No credit card needed

Your browser does not support the video.
Install in VS Code
Your browser does not support the video.

CodeRabbit recognizes the growing need to support open source software (OSS), especially as AI accelerates the development landscape. While AI makes writing code faster and increases the frequency of pull requests, the time and effort of maintainers remain invaluable. Most open source projects rely on a small number of developers who manage these projects within their limited time.

To address this, we provide OSS projects access to CodeRabbit for free. We’ve also made a commitment to giving the OSS community $1 million in sponsorships.

Open source funding is broken, we can fix it together

At CodeRabbit, we view our support for open source as a vital investment in its future, rather than just "giving back." Open source software forms the foundation upon which most organizations build successful products.
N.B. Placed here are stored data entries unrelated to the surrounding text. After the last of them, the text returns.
**src/logic/cam_pkg.sv**
```systemverilog
// ============================================================
// Camera side types and frame buffer sizing
// Pixel port is 4 bits wide and synchronous to clk
// Buffer holds FB_DEPTH bytes, later bytes of a frame are lost
// ============================================================
package cam_pkg;

    typedef logic [3:0] nibble_t;     // One pixel port sample
    typedef logic [7:0] pixel_t;      // Packed byte, first nibble high

    localparam int FB_DEPTH = 256;    // Buffer capacity in bytes

    typedef logic [7:0] fb_addr_t;    // Buffer address
    typedef logic [8:0] fb_count_t;   // Byte count, holds FB_DEPTH itself

    // Controller FSM
    typedef enum logic [2:0] {
        S_IDLE,       // Wait for a host command
        S_ARMED,      // Wait for the next start of frame
        S_CAPTURE,    // Store bytes until end of frame
        S_READ,       // Select a buffer read
        S_WAIT_ACK,   // Request raised, wait for transmitter ack
        S_WAIT_DROP   // Request dropped, wait for ack low
    } ctrl_state_t;

endpackage

```
**src/logic/uart_pkg.sv**
```systemverilog
// ============================================================
// UART timing and types, 8N1 only
// CLKS_PER_BIT is fixed here and shared by both directions
// ============================================================
package uart_pkg;

    localparam int CLKS_PER_BIT = 8;  // clk cycles per bit

    typedef logic [7:0] uart_byte_t;
    typedef logic [$clog2(CLKS_PER_BIT+1)-1:0] bit_cnt_t;  // Cycle count inside a bit

    typedef enum logic [1:0] {
        RX_IDLE, RX_START, RX_DATA, RX_STOP
    } rx_state_t;

    typedef enum logic [1:0] {
        TX_IDLE, TX_START, TX_DATA, TX_STOP
    } tx_state_t;

endpackage

```
**src/logic/cam_uart_top.sv**
```systemverilog
// ============================================================
// Camera frame grab over UART, single clock domain
// Any host byte captures the next frame and sends it back
// Up to FB_DEPTH bytes per frame are returned
// ============================================================
`timescale 1ns/1ns

module cam_uart_top import cam_pkg::*; import uart_pkg::*; (
    input  logic    clk,
    input  logic    rst,
    input  logic    i_px_fv,
    input  logic    i_px_lv,
    input  nibble_t i_pxd,
    input  logic    i_uart_rx,
    output logic    o_uart_tx,
    output logic    o_sensor_trig
);

    pixel_t     px_byte;
    logic       px_byte_valid, px_sof, px_eof;
    logic       fb_cs, fb_we;
    fb_addr_t   fb_addr;
    pixel_t     fb_wdata, fb_rdata;
    logic       rx_valid;
    logic       tx_req, tx_ack;
    uart_byte_t tx_data;

    pixel_capture u_pixel_capture (
        .clk(clk), .rst(rst),
        .i_px_fv(i_px_fv), .i_px_lv(i_px_lv), .i_pxd(i_pxd),
        .o_byte(px_byte), .o_byte_valid(px_byte_valid),
        .o_sof(px_sof), .o_eof(px_eof)
    );

    frame_buffer u_frame_buffer (
        .clk(clk), .i_cs(fb_cs), .i_we(fb_we), .i_addr(fb_addr),
        .i_wdata(fb_wdata), .o_rdata(fb_rdata)
    );

    frame_ctrl u_frame_ctrl (
        .clk(clk), .rst(rst),
        .i_rx_valid(rx_valid), .i_sof(px_sof), .i_eof(px_eof),
        .i_byte_valid(px_byte_valid), .i_byte(px_byte),
        .i_fb_rdata(fb_rdata), .i_tx_ack(tx_ack),
        .o_fb_cs(fb_cs), .o_fb_we(fb_we), .o_fb_addr(fb_addr), .o_fb_wdata(fb_wdata),
        .o_tx_req(tx_req), .o_tx_data(tx_data), .o_sensor_trig(o_sensor_trig)
    );

    // Command content is not decoded
    uart_rx u_uart_rx (
        .clk(clk), .rst(rst), .i_rxd(i_uart_rx),
        .o_rx_valid(rx_valid), .o_rx_data()
    );

    uart_tx u_uart_tx (
        .clk(clk), .rst(rst), .i_tx_req(tx_req), .i_tx_data(tx_data),
        .o_tx_ack(tx_ack), .o_txd(o_uart_tx)
    );

endmodule

```
**src/logic/frame_buffer.sv**
```systemverilog
// ============================================================
// Single port byte RAM, FB_DEPTH deep
// Read data is registered, valid the cycle after a read select
// Read data holds until the next read select
// ============================================================
`timescale 1ns/1ns

module frame_buffer import cam_pkg::*; (
    input  logic     clk,
    input  logic     i_cs,     // Select, read when i_we is low
    input  logic     i_we,
    input  fb_addr_t i_addr,
    input  pixel_t   i_wdata,
    output pixel_t   o_rdata
);

    pixel_t mem [FB_DEPTH];

    always_ff @(posedge clk) begin
        if (i_cs) begin
            if (i_we)
                mem[i_addr] <= i_wdata;
            else
                o_rdata <= mem[i_addr];        // One cycle read latency
        end
    end

    // Controller must qualify every write with a select
    a_we_needs_cs: assert property (@(posedge clk) i_we |-> i_cs)
        else $error("frame_buffer write without chip select");

endmodule

```
**src/logic/frame_ctrl.sv**
```systemverilog
// ============================================================
// Command, capture and readout controller
// Any received byte is a command, ignored unless idle
// Capture waits for a start of frame after the command
// Readout uses a four-phase req/ack handshake to the UART
// ============================================================
`timescale 1ns/1ns

module frame_ctrl import cam_pkg::*; import uart_pkg::*; (
    input  logic       clk,
    input  logic       rst,
    input  logic       i_rx_valid,     // Host command strobe
    input  logic       i_sof,
    input  logic       i_eof,
    input  logic       i_byte_valid,
    input  pixel_t     i_byte,
    input  pixel_t     i_fb_rdata,
    input  logic       i_tx_ack,
    output logic       o_fb_cs,
    output logic       o_fb_we,
    output fb_addr_t   o_fb_addr,
    output pixel_t     o_fb_wdata,
    output logic       o_tx_req,
    output uart_byte_t o_tx_data,
    output logic       o_sensor_trig
);

    ctrl_state_t state;
    fb_addr_t    addr;     // Write, then read pointer
    fb_count_t   count;    // Up during capture, down during readout

    // Buffer port, writes stop once full
    assign o_fb_we    = (state == S_CAPTURE) && i_byte_valid && (count < fb_count_t'(FB_DEPTH));
    assign o_fb_cs    = o_fb_we || (state == S_READ);
    assign o_fb_addr  = addr;
    assign o_fb_wdata = i_byte;
    assign o_tx_data  = i_fb_rdata;    // Held, no select during handshake

    // ============================================================
    // Controller FSM
    // ============================================================
    always_ff @(posedge clk) begin
        if (rst) begin
            state         <= S_IDLE;
            addr          <= '0;
            count         <= '0;
            o_tx_req      <= 1'b0;
            o_sensor_trig <= 1'b0;
        end else begin
            case (state)
                S_IDLE: begin
                    addr  <= '0;
                    count <= '0;
                    if (i_rx_valid) begin
                        state         <= S_ARMED;
                        o_sensor_trig <= 1'b1;   // Kick the sensor
                    end
                end
                S_ARMED: if (i_sof) state <= S_CAPTURE;
                S_CAPTURE: begin
                    if (i_eof) begin
                        addr          <= '0;     // Read back from the start
                        o_sensor_trig <= 1'b0;
                        state         <= (count == '0) ? S_IDLE : S_READ;
                    end else begin
                        if (i_byte_valid)
                            o_sensor_trig <= 1'b0;   // First byte arrived
                        if (o_fb_we) begin
                            addr  <= addr + 1'b1;
                            count <= count + 1'b1;
                        end
                    end
                end
                S_READ: state <= S_WAIT_ACK;     // Read select this cycle
                S_WAIT_ACK: begin
                    if (!o_tx_req) begin
                        o_tx_req <= 1'b1;        // Read data valid now
                    end else if (i_tx_ack) begin
                        o_tx_req <= 1'b0;
                        state    <= S_WAIT_DROP;
                    end
                end
                S_WAIT_DROP: begin
                    if (!i_tx_ack) begin
                        count <= count - 1'b1;
                        addr  <= addr + 1'b1;
                        state <= (count == fb_count_t'(1)) ? S_IDLE : S_READ;
                    end
                end
                default: state <= S_IDLE;
            endcase
        end
    end

    // Handshake rules toward uart_tx
    a_req_held: assert property (@(posedge clk) disable iff (rst)
        o_tx_req && !i_tx_ack |=> o_tx_req)
        else $error("tx req dropped before ack");
    a_data_stable: assert property (@(posedge clk) disable iff (rst)
        o_tx_req && $past(o_tx_req) |-> $stable(o_tx_data))
        else $error("tx data changed while req high");

endmodule

```
**src/logic/pixel_capture.sv**
```systemverilog
// ============================================================
// Packs nibble pairs into bytes and marks frame boundaries
// Pixel port must be synchronous to clk
// An odd nibble left at the end of a line is discarded
// Outputs are registered, one cycle after the sampling edge
// ============================================================
`timescale 1ns/1ns

module pixel_capture import cam_pkg::*; (
    input  logic    clk,
    input  logic    rst,
    input  logic    i_px_fv,       // Frame valid
    input  logic    i_px_lv,       // Line valid
    input  nibble_t i_pxd,
    output pixel_t  o_byte,
    output logic    o_byte_valid,  // One cycle strobe per byte
    output logic    o_sof,         // Rising frame valid
    output logic    o_eof          // Falling frame valid
);

    logic    fv_q;      // Frame valid, last sample
    logic    phase;     // High when the next nibble is the low half
    nibble_t hi_nib;    // First nibble of the pair

    // ============================================================
    // Nibble pairing
    // ============================================================
    always_ff @(posedge clk) begin
        if (rst) begin
            phase        <= 1'b0;
            o_byte_valid <= 1'b0;
        end else begin
            o_byte_valid <= 1'b0;
            if (!i_px_lv) begin
                phase <= 1'b0;                 // Drops any odd trailing nibble
            end else if (!phase) begin
                phase <= 1'b1;
            end else begin
                phase        <= 1'b0;
                o_byte_valid <= 1'b1;          // Second nibble of the pair
            end
        end
    end

    // Payload registers
    always_ff @(posedge clk) begin
        if (i_px_lv && !phase)
            hi_nib <= i_pxd;
        if (i_px_lv && phase)
            o_byte <= {hi_nib, i_pxd};         // First nibble goes high
    end

    // ============================================================
    // Frame edges
    // ============================================================
    always_ff @(posedge clk) begin
        if (rst) begin
            fv_q  <= 1'b0;
            o_sof <= 1'b0;
            o_eof <= 1'b0;
        end else begin
            fv_q  <= i_px_fv;
            o_sof <= i_px_fv & ~fv_q;          // Rising edge
            o_eof <= ~i_px_fv & fv_q;          // Falling edge
        end
    end

endmodule

```
**src/logic/uart_rx.sv**
```systemverilog
// ============================================================
// 8N1 UART receiver
// Line passes a two-flop synchronizer first
// Bits are sampled at mid-bit, LSB first
// Bytes with a bad start or stop bit are dropped silently
// ============================================================
`timescale 1ns/1ns

module uart_rx import uart_pkg::*; (
    input  logic       clk,
    input  logic       rst,
    input  logic       i_rxd,
    output logic       o_rx_valid,     // One cycle strobe
    output uart_byte_t o_rx_data
);

    localparam bit_cnt_t HALF_BIT = bit_cnt_t'(CLKS_PER_BIT/2 - 1);
    localparam bit_cnt_t FULL_BIT = bit_cnt_t'(CLKS_PER_BIT - 1);

    rx_state_t  state;
    bit_cnt_t   cnt;        // Cycles inside the current bit
    logic [2:0] bit_idx;    // Data bit number
    logic       rxd_meta;
    logic       rxd_sync;

    always_ff @(posedge clk) begin
        if (rst) begin
            rxd_meta   <= 1'b1;   // Line idles high
            rxd_sync   <= 1'b1;
            state      <= RX_IDLE;
            cnt        <= '0;
            bit_idx    <= '0;
            o_rx_valid <= 1'b0;
        end else begin
            rxd_meta   <= i_rxd;
            rxd_sync   <= rxd_meta;
            o_rx_valid <= 1'b0;
            cnt        <= cnt + 1'b1;
            case (state)
                RX_IDLE: begin
                    cnt <= '0;
                    if (!rxd_sync) state <= RX_START;   // Start edge
                end
                RX_START: if (cnt == HALF_BIT) begin
                    cnt     <= '0;
                    bit_idx <= '0;
                    state   <= rxd_sync ? RX_IDLE : RX_DATA;  // Glitch check
                end
                RX_DATA: if (cnt == FULL_BIT) begin
                    cnt       <= '0;
                    bit_idx   <= bit_idx + 1'b1;
                    o_rx_data <= {rxd_sync, o_rx_data[7:1]};  // LSB first
                    if (bit_idx == 3'd7) state <= RX_STOP;
                end
                RX_STOP: if (cnt == FULL_BIT) begin
                    o_rx_valid <= rxd_sync;        // Framing error drops it
                    state      <= RX_IDLE;
                end
                default: state <= RX_IDLE;
            endcase
        end
    end

endmodule

```
**src/logic/uart_tx.sv**
```systemverilog
// ============================================================
// 8N1 UART transmitter, four-phase req/ack slave
// A byte is taken only when idle and with ack low
// Start bit begins on the cycle ack rises
// ============================================================
`timescale 1ns/1ns

module uart_tx import uart_pkg::*; (
    input  logic       clk,
    input  logic       rst,
    input  logic       i_tx_req,
    input  uart_byte_t i_tx_data,
    output logic       o_tx_ack,
    output logic       o_txd
);

    localparam bit_cnt_t FULL_BIT = bit_cnt_t'(CLKS_PER_BIT - 1);

    tx_state_t  state;
    bit_cnt_t   cnt;
    logic [2:0] bit_idx;
    uart_byte_t shreg;      // Bits still to send, LSB next

    always_ff @(posedge clk) begin
        if (rst) begin
            state    <= TX_IDLE;
            cnt      <= '0;
            bit_idx  <= '0;
            o_tx_ack <= 1'b0;
            o_txd    <= 1'b1;
        end else begin
            cnt <= cnt + 1'b1;
            if (o_tx_ack && !i_tx_req)
                o_tx_ack <= 1'b0;                 // Return to zero phase
            case (state)
                TX_IDLE: begin
                    cnt <= '0;
                    if (i_tx_req && !o_tx_ack) begin
                        shreg    <= i_tx_data;
                        o_tx_ack <= 1'b1;
                        o_txd    <= 1'b0;         // Start bit
                        state    <= TX_START;
                    end
                end
                TX_START: if (cnt == FULL_BIT) begin
                    cnt     <= '0;
                    bit_idx <= '0;
                    o_txd   <= shreg[0];
                    state   <= TX_DATA;
                end
                TX_DATA: if (cnt == FULL_BIT) begin
                    cnt     <= '0;
                    bit_idx <= bit_idx + 1'b1;
                    shreg   <= shreg >> 1;
                    if (bit_idx == 3'd7) begin
                        o_txd <= 1'b1;            // Stop bit
                        state <= TX_STOP;
                    end else begin
                        o_txd <= shreg[1];
                    end
                end
                TX_STOP: if (cnt == FULL_BIT) state <= TX_IDLE;
                default: state <= TX_IDLE;
            endcase
        end
    end

    // Ack only answers a live request
    a_ack_on_req: assert property (@(posedge clk) disable iff (rst)
        $rose(o_tx_ack) |-> $past(i_tx_req))
        else $error("tx ack raised without req");

endmodule

```
**config.mk**
```make
export PLATFORM = sky130hd
export DESIGN_NAME = cam_uart_top
export DESIGN_NICKNAME = d
export VERILOG_FILES = /design/src/logic/cam_pkg.sv /design/src/logic/uart_pkg.sv /design/src/logic/cam_uart_top.sv /design/src/logic/frame_buffer.sv /design/src/logic/frame_ctrl.sv /design/src/logic/pixel_capture.sv /design/src/logic/uart_rx.sv /design/src/logic/uart_tx.sv
export SDC_FILE = /design/constraint.sdc
export NUM_CORES = 2
export LEC_CHECK = 0
export ABC_AREA = 0
export BUFFER_PORTS_ARGS = -buffer_cell sky130_fd_sc_hd__buf_2
export CORE_MARGIN = 3
export CORE_UTILIZATION = 45
export DETAILED_ROUTE_END_ITERATION = 8
export PLACE_DENSITY = 0.63
export SLEW_MARGIN = 20
export SYNTH_ARGS = -nofsm -noshare
export SYNTH_HDL_FRONTEND = slang
export SYNTH_SLANG_ARGS = --single-unit
```
**constraint.sdc**
```tcl
create_clock -name clk -period 4.9 [get_ports clk]
set_input_delay 0.98 -clock clk [delete_from_list [all_inputs] [get_ports clk]]
set_output_delay 0.98 -clock clk [all_outputs]
set_load 0.03 [all_outputs]
```
==> qor.csv <==
metric;value;unit
CP Cell Sequence;buf_12 -> buf_12 -> buf_4 -> mux4_2 -> a22oi_1 -> a21oi_1 -> o41ai_1 -> buf_4 -> nand4_1;
post-layout minimum cycle time;4366;ps
total power draw;35.82;mW
Mapped Area;81830;um2
top post-synthesis cells by area;edfxtp_1, mux4_2, a22oi_1;
leakage;27.91;nW
internal reg-to-reg setup slack;530;ps
post-synth cell types;60;
Final period util;89.11;%
Core Box Area;179600;um2
status;finished, final reports clean;
PwrDens;386.5;nW/um2
Clk pin slew, worst setup/hold paths;60;ps
dominant cell type by area after synthesis;edfxtp_1;
nets@finish;4134;
I/O pins;11;
post-DR wirelength/cell;29.10;um
crit path kind;register to register;
maximum level of the CTS H-tree;4;
max cap viols;0;
critical path's slowest cell;o41ai_1;
WP data required;5450;ps
IO buf count;10;
Total Wirelength;192.9;mm
Routed Antenna Nets;0;
CP Capture Type;register;
Final Wtd Congestion;0.7723;
largest net degree at the start of global routing;190;
initial antenna violation count;5;
DRT Pass-1 Iters;6;
CTS tree;done;
Ys Warns;0;
Worst Hold Class;primary input to register;
starting density of the core;45.57;%
Met3 Wirelength;15.94;mm
Top Metal Used;met5;
RSZ-0062 raised after global routing;no;
GRT Total Usage;20.76;%
Post-synth EDFFs;2076;
CP arrival;4920;ps
Die Y;432.4;um
crit-path max FO;41;
maximum clock rate;229.0;MHz
post-CTS sizing;0;
setup tns final;0;ps
drc violations;0;
Mapped Cells;3892;
Max Slew Vio Count;0;
critical path's largest stage delay;880;ps
slew at the pin closest to its max-slew limit;1181;ps
ys async rst share;0;%
count of final hold-check violations;0;
Die ar.;187000;um2
Post-DP HPWL;110.7;mm
sequential element share of the synthesized area;77.40;%
routed wl met2;91.13;mm
Startpoint Class;register;
Synth Net Count;3925;
global-route wire length before repair;282.9;mm
worst skew pair latency;830;ps
M1 wire length;81.21;mm
std cell rows;155;
Yosys reg bits;2126;
WP buf/inv;4;
Area growth syn-to-layout;13.24;%
clk buf depth;3;
final setup vio count;0;
DRT iter0 DRCs;4997;
Vias/cell;6.048;
clk sinks;2126;
syn avg cell area;21.03;um2
Peak supply drop;0.0004217;V
ys flop type;edfxtp_1;
CP top delay family;buffers and inverters;
vias in the first global route;40340;
Root Driver;clkbuf_16;
setup repair bufs after CTS;0;
Rel. slew slack;21.01;%
vias post-DR;40090;
Setup Skew;34.57;ps
Yosys top cell area share;76.18;%
Inserted Clock Buffers;208;
Die Width;432.4;um
grt ovf;0;
DP Area;86040;um2
fraction of layout instances using a drive strength above 1;25.70;%
final instance area;92670;um2
CTS Hold Bufs;0;
[placed cells by master (no fill, tap or decap), drive strengths merged, types with 13 or more instances in the layout]
cell,instances
edfxtp,2076
mux4,512
nor2,299
a22oi,257
clkbuf,253
buf,243
a21oi,159
clkinv,98
dfxtp,50
nand2,47
o41ai,32
ha,24
o21ai,23
inv,22
bufinv,17
nor2b,17
nand4,13
[layout make-up]
cell class / count / area [um2]
tap: 2355 / 2947
clock buffer: 253 / 5459
clock inverter: 129 / 1130
sequential: 2126 / 63350
antenna: 1 / 2.502
multi-input combinational: 1508 / 17550
timing repair buffer: 243 / 2180
inverter: 14 / 52.55
fill: 13880 / 86920
[worst register-to-register path: stages, from the launching register on]
cell,delay (ps)
dfxtp_4,860
buf_12,460
buf_12,320
buf_4,310
mux4_2,570
a22oi_1,260
a21oi_1,120
o41ai_1,880
buf_4,250
nand4_1,90
[logic make-up after synthesis]
logic type	Yosys count	share of synthesized area, %
mux	524	14.25
xor+xnor	6	0.06422
flops	2126	77.40
fa+ha+maj	24	0.3670
buf+inv	258	1.379
compound gates	511	4.196
simple gates	443	2.341
[flip-flops by register name (all words and copies together), names as in the netlist, 8 cells and up, named ones only]
signal / count
u_uart_tx.shreg: 8
u_frame_buffer.mem: 2048
u_pixel_capture.o_byte: 8
u_frame_ctrl.count: 9
u_frame_ctrl.o_fb_addr: 8
u_frame_buffer.o_rdata: 8
[cells in the mapped netlist (all sizes together), types with 10 or more instances]
master  number
edfxtp    2076
mux4       512
nor2       299
a22oi      257
a21oi      159
clkbuf     156
buf         88
dfxtp       50
nand2       47
o41ai       32
ha          24
o21ai       23
nor2b       17
inv         14
nand4       13
nor3        11
nand3       10
[where the power goes]
part           total [mW]  switching (mW)  internal [mW]  leakage, nW
Combinational       0.491           0.352          0.140         5.62
Sequential           19.9          0.0437           19.8         19.1
Clock                15.5            6.66           8.80         3.23
Total                35.8            7.06           28.8         27.9
==> src/dc_tag_req_stage.sv <==
`timescale 1ns/1ps

module dc_tag_req_stage (
  input  logic                              clk,
  input  logic                              rst,
  input  logic                              req_valid,
  input  logic [dc_tag_pkg::PADDR_W-1:0]    req_addr,
  input  logic [dc_tag_pkg::SIZE_W-1:0]     req_size,
  input  logic                              fill_en,
  input  logic [dc_tag_pkg::PADDR_W-1:0]    fill_addr,
  input  logic [dc_tag_pkg::WAY_W-1:0]      fill_way,
  input  logic                              fill_excl,
  input  logic                              inv_en,
  input  logic [dc_tag_pkg::PADDR_W-1:0]    inv_addr,
  output logic                              init_busy,
  output logic                              rd_en,
  output logic [dc_tag_pkg::BANK_IDX_W-1:0] rd_even_idx,
  output logic [dc_tag_pkg::BANK_IDX_W-1:0] rd_odd_idx,
  output logic [dc_tag_pkg::TAG_W-1:0]      rd_even_tag,
  output logic [dc_tag_pkg::TAG_W-1:0]      rd_odd_tag,
  output logic                              rd_lo_odd,
  output logic                              rd_split,
  output logic [dc_tag_pkg::N_WAYS-1:0]     wr_way_en,
  output logic                              wr_odd,
  output logic                              wr_both,
  output logic [dc_tag_pkg::BANK_IDX_W-1:0] wr_idx,
  output dc_tag_pkg::dc_tag_entry_t         wr_entry,
  output logic                              wr_valid
);
  import dc_tag_pkg::*;

  logic [LINE_W-1:0] line_lo;
  logic [LINE_W-1:0] line_hi;
  logic [LINE_W-1:0] line_even;
  logic [LINE_W-1:0] line_odd;
  logic [OFFSET_W:0] span;
  logic split;
  logic [BANK_IDX_W-1:0] sweep_cnt;

  assign line_lo = req_addr[PADDR_W-1:OFFSET_W];
  assign line_hi = line_lo + LINE_W'(1);
  assign span = {1'b0, req_addr[OFFSET_W-1:0]} + (OFFSET_W+1)'(req_size);
  assign split = span > (OFFSET_W+1)'(1 << OFFSET_W);

  // low line goes to the bank its bit 0 picks and the other bank always gets the high line
  assign line_even = line_lo[0] ? line_hi : line_lo;
  assign line_odd = line_lo[0] ? line_lo : line_hi;

  always_ff @(posedge clk) begin
    if (rst) begin
      rd_en <= 1'b0;
    end else begin
      rd_en <= req_valid && !init_busy;
    end
    if (req_valid) begin
      rd_even_idx <= line_even[BANK_IDX_W:1];
      rd_odd_idx <= line_odd[BANK_IDX_W:1];
      rd_even_tag <= line_even[LINE_W-1:BANK_IDX_W+1];
      rd_odd_tag <= line_odd[LINE_W-1:BANK_IDX_W+1];
      rd_lo_odd <= line_lo[0];
      rd_split <= split;
    end
  end

  // valid sweep clears one row of both banks per cycle
  always_ff @(posedge clk) begin
    if (rst) begin
      init_busy <= 1'b1;
      sweep_cnt <= '0;
    end else if (init_busy) begin
      sweep_cnt <= sweep_cnt + BANK_IDX_W'(1);
      if (sweep_cnt == '1) begin
        init_busy <= 1'b0;
      end
    end
  end

  // the sweep wins over an invalidate and an invalidate over a fill
  always_ff @(posedge clk) begin
    if (rst) begin
      wr_way_en <= '0;
    end else if (init_busy || inv_en) begin
      wr_way_en <= '1;
    end else if (fill_en) begin
      wr_way_en <= N_WAYS'(1) << fill_way;
    end else begin
      wr_way_en <= '0;
    end
    if (init_busy) begin
      wr_both <= 1'b1;
      wr_odd <= 1'b0;
      wr_idx <= sweep_cnt;
      wr_valid <= 1'b0;
    end else if (inv_en) begin
      wr_both <= 1'b0;
      wr_odd <= inv_addr[OFFSET_W];
      wr_idx <= inv_addr[OFFSET_W+BANK_IDX_W:OFFSET_W+1];
      wr_valid <= 1'b0;
    end else begin
      wr_both <= 1'b0;
      wr_odd <= fill_addr[OFFSET_W];
      wr_idx <= fill_addr[OFFSET_W+BANK_IDX_W:OFFSET_W+1];
      wr_valid <= 1'b1;
    end
    wr_entry.tag <= fill_addr[PADDR_W-1:PADDR_W-TAG_W];
    wr_entry.excl <= fill_excl;
  end

  a_no_fill_and_inv: assert property (
    @(posedge clk) disable iff (rst)
    !(fill_en && inv_en)
  );

  a_no_write_during_init: assert property (
    @(posedge clk) disable iff (rst)
    init_busy |-> !(fill_en || inv_en)
  );

endmodule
We rely on many OSS projects, including pnpm, Biome, and various React-based libraries. Our commitment is to ensure these projects remain sustainable for the long term, enabling widespread consumption and innovation. Critically, we want to make sure maintainers receive the necessary financial support to feel valued by the community and avoid burnout.

Even with AI generating code, the use of OSS is not declining. In fact, as exemplified by the impact on major projects like TailwindCSS and tldraw, AI is expected to significantly increase the download rates for widely used open source projects. We are proud to join the open source pledge and formally commit to supporting open source software.

CodeRabbit‘s effort in 2025

In 2025, CodeRabbit demonstrated its strong commitment to the open-source community by distributing over $600,000 in sponsorships, in addition to offering a free tier for open-source projects. This significant funding is part of our effort to support maintainers who continue to spend valuable time reviewing pull requests, a burden that is often exacerbated by the ongoing influx of AI-generated contributions to OSS projects.

Further details on how CodeRabbit distributed more than $600,000 to various projects are available below.

Part of our commitment to open source is sponsoring developers on GitHub, where we were able to support 18% of the maintainers for the packages CodeRabbit relies on directly. We're planning to boost that support even more in 2026. In the first quarter of 2026 we are giving away $100,000 to the tools we and members of our community rely on.

We sponsored 74 devs and distributed around $267,000 using GitHub sponsors and open collective.

We directly collaborated with maintainers to distribute the remaining $360,000+ in funding.

Our commitment to open source continues as we launch the CodeRabbit oss program, which is part of our commitment to giving $1 million to the open source community.